→ **Assignment**: Looking at the entries, say how many lines contain the string "inverters". Offer nothing besides the number.

(Stored items)
--- src/rtl/permutation_iterative_pkg.sv ---
`default_nettype none
// ============================================================================
// Module      : permutation_iterative_pkg
// Description : Shared types and tables for the iterative Ascon permutation.
// Revision    : 1.0 - initial release
// ============================================================================
package permutation_iterative_pkg;

    typedef logic [4:0][63:0] type_state;

    typedef logic [0:0] fsm_t;
    localparam fsm_t ST_IDLE = 1'b0;
    localparam fsm_t ST_RUN  = 1'b1;

    localparam int c_NUM_RC = 12;

    localparam logic [7:0] c_RC [c_NUM_RC] = '{
        8'hF0, 8'hE1, 8'hD2, 8'hC3, 8'hB4, 8'hA5,
        8'h96, 8'h87, 8'h78, 8'h69, 8'h5A, 8'h4B
    };

    // Indexed by the column value with S0 as the MSB.
    localparam logic [4:0] c_SBOX [32] = '{
        5'h04, 5'h0b, 5'h1f, 5'h14, 5'h1a, 5'h15, 5'h09, 5'h02,
        5'h1b, 5'h05, 5'h08, 5'h12, 5'h1d, 5'h03, 5'h06, 5'h1c,
        5'h1e, 5'h13, 5'h07, 5'h0e, 5'h00, 5'h0d, 5'h11, 5'h18,
        5'h10, 5'h0c, 5'h01, 5'h19, 5'h16, 5'h0a, 5'h0f, 5'h17
    };

    function automatic logic [7:0] get_rc(input logic [3:0] i_idx);
        logic [7:0] w_rc;
        w_rc = 8'h00;
        if (i_idx < 4'd12) begin
            w_rc = c_RC[i_idx];
        end
        return w_rc;
    endfunction

    function automatic logic [63:0] rotr64(input logic [63:0] i_x, input int i_n);
        return (i_x >> i_n) | (i_x << (64 - i_n));
    endfunction

endpackage
`default_nettype wire

--- src/rtl/linear_diffusion.sv ---
`default_nettype none
// ============================================================================
// Module      : linear_diffusion
// Description : Ascon linear layer, per-word XOR of two right rotations.
// Revision    : 1.0 - initial release
// ============================================================================
module linear_diffusion
    import permutation_iterative_pkg::*;
(
    input  type_state i_state,
    output type_state o_state
);

    assign o_state[0] = i_state[0] ^ rotr64(i_state[0], 19) ^ rotr64(i_state[0], 28);
    assign o_state[1] = i_state[1] ^ rotr64(i_state[1], 61) ^ rotr64(i_state[1], 39);
    assign o_state[2] = i_state[2] ^ rotr64(i_state[2],  1) ^ rotr64(i_state[2],  6);
    assign o_state[3] = i_state[3] ^ rotr64(i_state[3], 10) ^ rotr64(i_state[3], 17);
    assign o_state[4] = i_state[4] ^ rotr64(i_state[4],  7) ^ rotr64(i_state[4], 41);

endmodule
`default_nettype wire

--- src/rtl/substitution_layer.sv ---
`default_nettype none
// ============================================================================
// Module      : substitution_layer
// Description : Ascon 5-bit S-box applied to each of the 64 bit columns.
// Revision    : 1.0 - initial release
// ============================================================================
module substitution_layer
    import permutation_iterative_pkg::*;
(
    input  type_state i_state,
    output type_state o_state
);

    for (genvar j = 0; j < 64; j++) begin : g_col
        logic [4:0] w_col_in;
        logic [4:0] w_col_out;

        assign w_col_in  = {i_state[0][j], i_state[1][j], i_state[2][j],
                            i_state[3][j], i_state[4][j]};
        assign w_col_out = c_SBOX[w_col_in];

        assign o_state[0][j] = w_col_out[4];
        assign o_state[1][j] = w_col_out[3];
        assign o_state[2][j] = w_col_out[2];
        assign o_state[3][j] = w_col_out[1];
        assign o_state[4][j] = w_col_out[0];
    end

endmodule
`default_nettype wire

--- src/rtl/permutation_iterative.sv ---
`default_nettype none
// ============================================================================
// Module      : permutation_iterative
// Description : Iterative Ascon permutation, one round per clock (p^a / p^b).
// Revision    : 1.0 - initial release
// ============================================================================
module permutation_iterative
    import permutation_iterative_pkg::*;
#(
    parameter int ROUNDS_A = 12,
    parameter int ROUNDS_B = 6
) (
    input  logic       clock_i,
    input  logic       reset_i,
    input  logic       start_i,
    input  logic       rounds_sel_i,
    input  type_state  state_i,
    output type_state  state_o,
    output logic       busy_o,
    output logic       done_o,
    output logic [3:0] round_o
);

    localparam logic [3:0] c_START_A = 4'(c_NUM_RC - ROUNDS_A);
    localparam logic [3:0] c_START_B = 4'(c_NUM_RC - ROUNDS_B);
    localparam logic [3:0] c_LAST    = 4'(c_NUM_RC - 1);

    type_state  r_state;
    logic [3:0] r_round;
    fsm_t       r_fsm;
    logic       r_done;

    type_state  w_ca;
    type_state  w_sl;
    type_state  w_ld;

    // Constant addition touches only the low byte of S2.
    always_comb begin
        w_ca       = r_state;
        w_ca[2][7:0] = r_state[2][7:0] ^ get_rc(r_round);
    end

    substitution_layer u_substitution_layer (
        .i_state (w_ca),
        .o_state (w_sl)
    );

    linear_diffusion u_linear_diffusion (
        .i_state (w_sl),
        .o_state (w_ld)
    );

    always_ff @(posedge clock_i or posedge reset_i) begin
        if (reset_i) begin
            r_state <= '0;
            r_round <= 4'd0;
            r_fsm   <= ST_IDLE;
            r_done  <= 1'b0;
        end else begin
            r_done <= 1'b0;
            case (r_fsm)
                ST_IDLE: begin
                    if (start_i) begin
                        r_state <= state_i;
                        r_round <= rounds_sel_i ? c_START_B : c_START_A;
                        r_fsm   <= ST_RUN;
                    end
                end
                ST_RUN: begin
                    r_state <= w_ld;
                    // Counter stays at the last index so round_o reads 11 when idle.
                    if (r_round == c_LAST) begin
                        r_fsm  <= ST_IDLE;
                        r_done <= 1'b1;
                    end else begin
                        r_round <= r_round + 4'd1;
                    end
                end
                default: begin
                    r_fsm <= ST_IDLE;
                end
            endcase
        end
    end

    assign state_o = r_state;
    assign busy_o  = (r_fsm == ST_RUN);
    assign done_o  = r_done;
    assign round_o = r_round;

endmodule
`default_nettype wire

--- config.mk ---
export PLATFORM = sky130hd
export DESIGN_NAME = permutation_iterative
export DESIGN_NICKNAME = d
export VERILOG_FILES = /design/src/rtl/permutation_iterative_pkg.sv /design/src/rtl/linear_diffusion.sv /design/src/rtl/substitution_layer.sv /design/src/rtl/permutation_iterative.sv
export SDC_FILE = /design/constraint.sdc
export NUM_CORES = 2
export LEC_CHECK = 0
export CELL_PAD_IN_SITES_DETAIL_PLACEMENT = 0
export CELL_PAD_IN_SITES_GLOBAL_PLACEMENT = 1
export CORE_MARGIN = 4
export CORE_UTILIZATION = 45
export CTS_BUF_LIST = sky130_fd_sc_hd__clkbuf_8
export CTS_CLUSTER_SIZE = 30
export DETAILED_ROUTE_END_ITERATION = 7
export GPL_TIMING_DRIVEN = 0
export HOLD_SLACK_MARGIN = 0.15
export PLACE_DENSITY_LB_ADDON = 0.1
export RECOVER_POWER = 25
export SETUP_SLACK_MARGIN = 0.2
export SLEW_MARGIN = 30
export SYNTH_ARGS = -nofsm -noshare
export SYNTH_HDL_FRONTEND = slang
export SYNTH_HIERARCHICAL = 1
export SYNTH_SLANG_ARGS = --single-unit
--- constraint.sdc ---
create_clock -name clock_i -period 22.2 [get_ports clock_i]
set_clock_uncertainty 0.1 [all_clocks]
set_input_delay 2.22 -clock clock_i [delete_from_list [all_inputs] [get_ports clock_i]]
set_output_delay 2.22 -clock clock_i [all_outputs]
set_load 0.05 [all_outputs]
==> results.json <==
{
  "grt_max_degree": 85,
  "die-area_um2": 91200,
  "fillCellCount": 7897,
  "ys_seq_area_frac": 0.210,
  "cts_root_buf": "clkbuf_8",
  "syn-cell-area_um2": 38900,
  "status": "finished, violations left",
  "dr.pass1.iters": 5,
  "grt_pass1_vias": 31200,
  "post-route-util": 0.566,
  "grt_pass1_wl_um": 237000,
  "num_rows": 107,
  "die_h_um": 302,
  "io_buffers": 648,
  "synth_ff_type": "dfrtp_1",
  "post_cts_buffers": 0,
  "synth_top_cell_area_share": 0.210,
  "synth.net_count": 4649,
  "wl_per_cell_um": 29.7,
  "clkSinkCount": 326,
  "synthTopCellsByArea": "dfrtp_1, xor3_1, ha_1",
  "cp_slowest_cell": "clkbuf_1",
  "post_cts_resized": 0,
  "worstSetupPathType": "in -> async",
  "hpwl_um": 147000,
  "synthCells": 3958,
  "die_w_um": 302,
  "initial_utilization": 0.455,
  "drtIter0Drc": 3068,
  "antenna_found_initial": 5,
  "vias_per_cell": 5.56,
  "violations": "capacitance limit, slew limit",
  "cp.arrival_ns": 6.75,
  "fin_tns_setup_ns": 0,
  "cts_made_buffers": 68,
  "synth_top_area_cell": "dfrtp_1",
  "cts_buffer_depth": 3,
  "hold_buffers": 0,
  "path_cells": "dlygate4sd3_1 -> clkinvlp_2 -> clkbuf_1",
  "drt_wl_total_um": 174000,
  "drc": 0,
  "fin_crit_sh": 0.328,
  "core_um2": 85400,
  "gp_congestion": 1.06,
  "critPathCaptureType": "asynchronous set/reset pin",
  "htree_levels": 3,
  "cts_tree": "yes",
  "nets": 5375,
  "cap_violations": 5,
  "drtAntennaViolNets": 0,
  "tightest_slew_ns": 4.96,
  "yosysUniqueCellTypes": 46,
  "num_vias": 32700,
  "drive_gt1_frac": 0.143,
  "ys_seq_elements": 326,
  "slew_headroom": -2.31,
  "max_freq_mhz": 137,
  "clk_pin_slew_ns": 0.05,
  "design_area_um2": 48300,
  "place_area_um2": 47200,
  "rsz0062_at_grt": "false",
  "start_kind": "input pin",
  "async_flop_share": 1.00,
  "finalHoldViolCount": 0,
  "slew_viol_final": 188,
  "crit_path_max_fanout": 83,
  "setup_violations": 0,
  "cp.required_ns": 21.67,
  "min_period_ns": 7.28,
  "area_growth_syn_to_layout_pct": 24.3,
  "io_pins": 650,
  "synth.avg_cell_area_um2": 9.83,
  "clk_latency_ns": 0.70,
  "hold_path.class": "reg -> reg",
  "ys_warn_count": 6,
  "synth_enable_flop_cells": 0,
  "critPathMaxStageDelay_ns": 3.50,
  "grt_overflow": 0,
  "grt_usage": 0.373
}
## per-layer routing
metal | global-route usage | routed length (um) | up-vias
li1 | - | - | 14800
met1 | 0.476 | 68700 | 16100
met2 | 0.608 | 80600 | 1531
met3 | 0.0908 | 16200 | 356
met4 | 0.158 | 8960 | 2
met5 | 0 | 13 | -
## cell families (layout without fill, tap and decap cells)
group	after synthesis	in the layout	share of synthesized area
AOI/OAI and AO/OA	750	750	0.108
xor gates and xnor gates	540	540	0.247
other	0	5	0
muxes	382	382	0.100
DFF	326	326	0.210
buffers and inverters	681	1452	0.113
adders and majority gates	372	372	0.119
and+or+nand+nor	907	907	0.101
## cells in the mapped netlist, drive strengths merged (23+ instances only)
master and number:
mux2i 324, xor2 132, xnor2 88, a21oi 176, xor3 320, nor2b 23, mux2 58, nand2b 28
inv 188, o21ai 476, ha 367, nand2 439, nor2 210, clkbuf 72, buf 421, nor3 147
dfrtp 326
## worst paths after layout
| kind | depth (start not counted) | end | slack [ns] | startpoint |
|---|---|---|---|---|
| max in group clock_i | 5 | state_o[11]$_DFFE_PP0P_ | 16.26 | start_i |
| min in group asynchronous | 2 | state_o[146]$_DFFE_PP0P_ | 1.94 | reset_i |
| worst min-delay path | 2 | state_o[42]$_DFFE_PP0P_ | 0.48 | state_o[42]$_DFFE_PP0P_ |
| worst min register to register | 2 | state_o[42]$_DFFE_PP0P_ | 0.48 | state_o[42]$_DFFE_PP0P_ |
| worst max-delay path | 3 | state_o[289]$_DFFE_PP0P_ | 14.92 | reset_i |
| worst max register to register | 11 | state_o[5]$_DFFE_PP0P_ | 18.44 | round_o[2]$_DFFE_PP0P_ |
## critical path, delay by kind of cell
family | cells | cell delay (ns)
buffers and inverters | 3 | 4.44
## per-stage QoR
step,hold slack [ns],instances,setup WS [ns]
6_report,0.479,5878,14.92
3_5_place_dp,0.469,5757,18.31
5_1_grt,0.514,5875,14.06
4_1_cts,0.480,5872,17.53
2_1_floorplan,0.433,3958,10.85
3_3_place_gp,0.463,5750,5.72
## sequential cells by signal (all words and copies together), names as in the netlist
name / cells
state_o: 320
round_o: 4
busy_o: 1
done_o: 1
## cell usage in the layout (no fill, tap or decap), types with 142 or more instances in the layout
cell type,n
buf_4,320
nor2_1,210
mux2i_1,324
ha_1,367
inv_1,202
clkdlybuf4s50_1,647
o21ai_0,197
nor3_1,142
a21oi_1,167
nand2_1,439
dfrtp_1,326
xor3_1,298
o21ai_1,279
## area by class of cell
type	count	area (um^2)	share of cell area
Sequential cell	326	8160	0.169
Clock inverter	33	273	0.00564
Clock buffer	82	1130	0.0233
Buffer	493	3450	0.0713
Multi-Input combinational cell	2951	26600	0.550
Tap cell	1144	1430	0.0296
Antenna cell	5	12.5	0.000259
Inverter	188	707	0.0146
Timing Repair Buffer	656	6580	0.136
Power is left out: the tool's default activity adds up to more than one toggle a clock period on the data nets, which glitch-free logic cannot reach.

→ **Task answer**: 2